Balkanism thus offers a means of engaging with the longer term work of social construction which underpins the generation of stereotypes and threats. Interpreting these discourses through the lens of Balkanism gives a deeper insight into how they represent the continuation of much longer-term and more deeply ingrained imaginings of South East Europe as ‘the Other within Europe’ or as ‘European yet not fully European.” The longer term history of media representations of immigration into the UK reveals that discourses of fear, threat, floods, tides and invasions have been frequently mobilised in response to migration events. What is interesting here is how this language, which was originally applied to immigrants from the Commonwealth and Caribbean countries as well as asylum seekers, has so rapidly been transferred to immigrants from predominantly white, Christian countries with heritages shared with Western Europe, and here a Balkanist perspective is of value.

Adopting a Balkanist framework involves situating these tabloid discourses about Romanian migrants in their wider historical context. First, these discourses invoke long-standing fears of invasion from ‘the East which are deeply embedded in European thinking and can be related back to a number of actual invasions (such as the Huns and the Mongol and Ottoman Empires). The idea of ‘invasion’ can also be directly traced back to representations of the region in popular culture from the nineteenth-century. For example, Bram Stoker's Dracula (1897) (and the 1931 film version in particular) reflect a long standing fear of ‘Eastern Europe’ as the source of alien values and moral contamination. As such, to talk of the ‘Romanian invasion’ evokes notions of Count Dracula in the UK, the predator from the East who is intent on invading and colonising British society but who can pass unnoticed on the streets of London.

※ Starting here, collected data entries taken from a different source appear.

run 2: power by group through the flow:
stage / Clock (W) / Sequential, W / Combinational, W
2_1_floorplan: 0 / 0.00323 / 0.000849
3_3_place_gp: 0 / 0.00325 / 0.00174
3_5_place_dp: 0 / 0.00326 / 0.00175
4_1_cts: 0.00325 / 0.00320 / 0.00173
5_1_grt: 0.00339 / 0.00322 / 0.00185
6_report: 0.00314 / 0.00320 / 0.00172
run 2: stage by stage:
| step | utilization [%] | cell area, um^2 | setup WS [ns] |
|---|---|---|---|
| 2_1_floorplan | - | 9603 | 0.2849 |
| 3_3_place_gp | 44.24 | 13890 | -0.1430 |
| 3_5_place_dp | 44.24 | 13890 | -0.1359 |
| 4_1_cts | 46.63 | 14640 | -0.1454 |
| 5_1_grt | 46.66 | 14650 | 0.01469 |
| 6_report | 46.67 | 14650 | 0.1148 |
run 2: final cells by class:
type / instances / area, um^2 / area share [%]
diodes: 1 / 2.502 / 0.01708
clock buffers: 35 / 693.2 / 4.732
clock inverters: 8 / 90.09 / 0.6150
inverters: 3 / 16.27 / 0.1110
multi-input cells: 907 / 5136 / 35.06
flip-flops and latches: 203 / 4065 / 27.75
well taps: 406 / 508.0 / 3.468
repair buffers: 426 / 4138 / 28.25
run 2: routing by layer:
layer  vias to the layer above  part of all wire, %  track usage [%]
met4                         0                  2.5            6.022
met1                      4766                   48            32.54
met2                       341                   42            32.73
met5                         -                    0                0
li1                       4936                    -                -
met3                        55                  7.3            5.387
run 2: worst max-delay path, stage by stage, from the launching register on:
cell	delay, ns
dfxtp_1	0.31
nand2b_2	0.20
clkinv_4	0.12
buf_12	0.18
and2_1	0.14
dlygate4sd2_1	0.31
===== src/rtl/alu_flag_gen.sv =====
// Combinational {V,C,Z,N} generator for the sequential ALU.
module alu_flag_gen
  import arc_alu_pkg::*;
#(
  parameter int unsigned WIDTH = 32
) (
  input  logic [WIDTH-1:0] result,
  input  logic             carry,
  input  logic             overflow,
  input  op_class_e        op_class,
  output logic [3:0]       flags
);

  always_comb begin
    flags         = '0;
    flags[FLAG_N] = result[WIDTH-1];
    flags[FLAG_Z] = (result == '0);
    case (op_class)
      CLS_ARITH: begin
        flags[FLAG_V] = overflow;
        flags[FLAG_C] = carry;
      end
      CLS_SHIFT: flags[FLAG_C] = carry;
      default:   ;
    endcase
  end

endmodule


===== src/rtl/arc_seq_alu.sv =====
// Multi-cycle ALU with iterative 1-bit-per-cycle shifter and PSR flag strobe.
// Optional feature macro: ALU_SUBCC_EN (op 111 is SUB; otherwise a NOP).
module arc_seq_alu
  import arc_alu_pkg::*;
#(
  parameter int unsigned WIDTH   = 32,
  parameter int unsigned SHAMT_W = 5
) (
  input logic          clk,
  input logic          reset,
  arc_seq_alu_if.slave bus
);

  alu_state_e       state;
  alu_op_e          op_q;
  logic             cc_q;
  logic [WIDTH-1:0] sr;
  logic [SHAMT_W-1:0] cnt;

  logic             busy_q, done_q, flags_we_q;
  logic [WIDTH-1:0] result_q;
  logic [3:0]       flags_q;

  alu_op_e          op_in;
  logic             cc_in;
  logic [SHAMT_W-1:0] shamt;
  logic [WIDTH:0]   sum;
  logic [WIDTH-1:0] sr_next;
  logic [WIDTH-1:0] fin_result;
  logic             fin_carry, fin_ovf;
  op_class_e        fin_cls;
  logic [3:0]       fin_flags;

  assign op_in = alu_op_e'(bus.op);
  assign shamt = bus.b[SHAMT_W-1:0];

`ifdef ALU_SUBCC_EN
  assign cc_in = bus.set_cc;
`else
  assign cc_in = bus.set_cc && (op_in != ALU_SUB);
`endif

  // fin_* describes whatever completes on this edge: the last shift step
  // while in SHIFT, otherwise the single-cycle op presented in IDLE.
  always_comb begin
    sum        = '0;
    sr_next    = sr;
    fin_result = '0;
    fin_carry  = 1'b0;
    fin_ovf    = 1'b0;
    fin_cls    = CLS_LOGIC;
    if (state == ST_SHIFT) begin
      fin_cls = CLS_SHIFT;
      case (op_q)
        ALU_SLL: begin
          sr_next   = {sr[WIDTH-2:0], 1'b0};
          fin_carry = sr[WIDTH-1];
        end
        ALU_SRA: begin
          sr_next   = {sr[WIDTH-1], sr[WIDTH-1:1]};
          fin_carry = sr[0];
        end
        default: begin
          sr_next   = {1'b0, sr[WIDTH-1:1]};
          fin_carry = sr[0];
        end
      endcase
      fin_result = sr_next;
    end else begin
      case (op_in)
        ALU_AND: fin_result = bus.a & bus.b;
        ALU_OR:  fin_result = bus.a | bus.b;
        ALU_ORN: fin_result = bus.a | ~bus.b;
        ALU_ADD: begin
          sum        = {1'b0, bus.a} + {1'b0, bus.b};
          fin_result = sum[WIDTH-1:0];
          fin_carry  = sum[WIDTH];
          fin_ovf    = (bus.a[WIDTH-1] == bus.b[WIDTH-1]) &&
                       (sum[WIDTH-1] != bus.a[WIDTH-1]);
          fin_cls    = CLS_ARITH;
        end
`ifdef ALU_SUBCC_EN
        ALU_SUB: begin
          sum        = {1'b0, bus.a} + {1'b0, ~bus.b} + (WIDTH+1)'(1);
          fin_result = sum[WIDTH-1:0];
          fin_carry  = ~sum[WIDTH];
          fin_ovf    = (bus.a[WIDTH-1] != bus.b[WIDTH-1]) &&
                       (sum[WIDTH-1] != bus.a[WIDTH-1]);
          fin_cls    = CLS_ARITH;
        end
`else
        ALU_SUB: fin_result = bus.a;
`endif
        default: begin
          // zero-amount shift: pass-through, no bit shifted out
          fin_result = bus.a;
          fin_cls    = CLS_SHIFT;
        end
      endcase
    end
  end

  alu_flag_gen #(.WIDTH(WIDTH)) u_flag_gen (
    .result   (fin_result),
    .carry    (fin_carry),
    .overflow (fin_ovf),
    .op_class (fin_cls),
    .flags    (fin_flags)
  );

  always_ff @(posedge clk) begin
    if (reset) begin
      state      <= ST_IDLE;
      op_q       <= ALU_AND;
      cc_q       <= 1'b0;
      sr         <= '0;
      cnt        <= '0;
      busy_q     <= 1'b0;
      done_q     <= 1'b0;
      flags_we_q <= 1'b0;
      result_q   <= '0;
      flags_q    <= '0;
    end else begin
      done_q     <= 1'b0;
      flags_we_q <= 1'b0;
      case (state)
        ST_IDLE: begin
          if (bus.start) begin
            op_q <= op_in;
            cc_q <= cc_in;
            if (is_shift(op_in) && (shamt != '0)) begin
              sr     <= bus.a;
              cnt    <= shamt;
              busy_q <= 1'b1;
              state  <= ST_SHIFT;
            end else begin
              result_q   <= fin_result;
              done_q     <= 1'b1;
              busy_q     <= 1'b1;
              flags_we_q <= cc_in;
              if (cc_in) flags_q <= fin_flags;
              state <= ST_DONE;
            end
          end
        end
        ST_SHIFT: begin
          sr  <= sr_next;
          cnt <= cnt - 1'b1;
          if (cnt == SHAMT_W'(1)) begin
            result_q   <= fin_result;
            done_q     <= 1'b1;
            flags_we_q <= cc_q;
            if (cc_q) flags_q <= fin_flags;
            state <= ST_DONE;
          end
        end
        ST_DONE: begin
          busy_q <= 1'b0;
          state  <= ST_IDLE;
        end
        default: begin
          busy_q <= 1'b0;
          state  <= ST_IDLE;
        end
      endcase
    end
  end

  assign bus.busy     = busy_q;
  assign bus.done     = done_q;
  assign bus.result   = result_q;
  assign bus.flags    = flags_q;
  assign bus.flags_we = flags_we_q;

endmodule

===== src/flat_wrapper.sv =====
// flat-port wrapper written by rule: the top's interface ports become plain ports
module arc_seq_alu_flat import arc_alu_pkg::*;
#(
  parameter int unsigned WIDTH   = 32,
  parameter int unsigned SHAMT_W = 5
)
  (clk, reset, bus_start, bus_op, bus_set_cc, bus_a, bus_b, bus_busy, bus_done, bus_result, bus_flags, bus_flags_we);
  arc_seq_alu_if #(.WIDTH(WIDTH)) bus_i ();
  input logic clk;
  input logic reset;
  input wire logic [$bits(bus_i.start)-1:0] bus_start;
  input wire logic [$bits(bus_i.op)-1:0] bus_op;
  input wire logic [$bits(bus_i.set_cc)-1:0] bus_set_cc;
  input wire logic [$bits(bus_i.a)-1:0] bus_a;
  input wire logic [$bits(bus_i.b)-1:0] bus_b;
  output wire logic [$bits(bus_i.busy)-1:0] bus_busy;
  output wire logic [$bits(bus_i.done)-1:0] bus_done;
  output wire logic [$bits(bus_i.result)-1:0] bus_result;
  output wire logic [$bits(bus_i.flags)-1:0] bus_flags;
  output wire logic [$bits(bus_i.flags_we)-1:0] bus_flags_we;
  assign bus_i.start = bus_start;
  assign bus_i.op = bus_op;
  assign bus_i.set_cc = bus_set_cc;
  assign bus_i.a = bus_a;
  assign bus_i.b = bus_b;
  assign bus_busy = bus_i.busy;
  assign bus_done = bus_i.done;
  assign bus_result = bus_i.result;
  assign bus_flags = bus_i.flags;
  assign bus_flags_we = bus_i.flags_we;
  arc_seq_alu #(.WIDTH(WIDTH), .SHAMT_W(SHAMT_W)) u_core (.clk(clk), .reset(reset), .bus(bus_i));
endmodule

===== config.mk =====
export PLATFORM = sky130hd
export DESIGN_NAME = arc_seq_alu_flat
export DESIGN_NICKNAME = d
export VERILOG_FILES = /design/src/rtl/arc_alu_pkg.sv /design/src/rtl/arc_seq_alu_if.sv /design/src/rtl/alu_flag_gen.sv /design/src/rtl/arc_seq_alu.sv /design/src/flat_wrapper.sv
export SDC_FILE = /design/constraint.sdc
export NUM_CORES = 1
export LEC_CHECK = 0
export ABC_AREA = 1
export BUFFER_PORTS_ARGS = -buffer_cell sky130_fd_sc_hd__buf_2
export CELL_PAD_IN_SITES_DETAIL_PLACEMENT = 0
export CELL_PAD_IN_SITES_GLOBAL_PLACEMENT = 1
export CORE_MARGIN = 5
export CORE_UTILIZATION = 35
export CTS_CLUSTER_SIZE = 16
export DETAILED_ROUTE_END_ITERATION = 16
export GPL_ROUTABILITY_DRIVEN = 0
export PLACE_DENSITY = 0.75
export SLEW_MARGIN = 20
export SYNTH_ARGS = -nofsm -noshare
export SYNTH_HDL_FRONTEND = slang
export SYNTH_SLANG_ARGS = --single-unit

===== constraint.sdc =====
create_clock -name clk -period 2.59 [get_ports clk]
set_input_delay 0.3885 -clock clk [delete_from_list [all_inputs] [get_ports clk]]
set_output_delay 0.3885 -clock clk [all_outputs]
set_load 0.01 [all_outputs]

In fact Dracula represents only one example of how UK media and popular culture have successively portrayed the ‘Balkans,” and Romania in particular, in a negative light for several centuries. The ‘Balkan problem’ featured heavily in early twentieth-century British geopolitical and popular discourses about the region (Gallagher Citation1998). During World War II Romania had a short-lived anti-semitic and semi-fascist government which aligned the country with Hitler. After World War II Romania became a communist state based on total adherence to the Stalinist model and thus was viewed within Western Cold War discourse as the feared Communist ‘Other.” During the 1960s Nicolae Ceauşescu attempted some liberalisation to distance Romania from the Soviet Union for which he received Western praise. However, during the 1970s Ceauşescu descended into despotism and was regarded in the West as an exceptionally evil Communist dictator.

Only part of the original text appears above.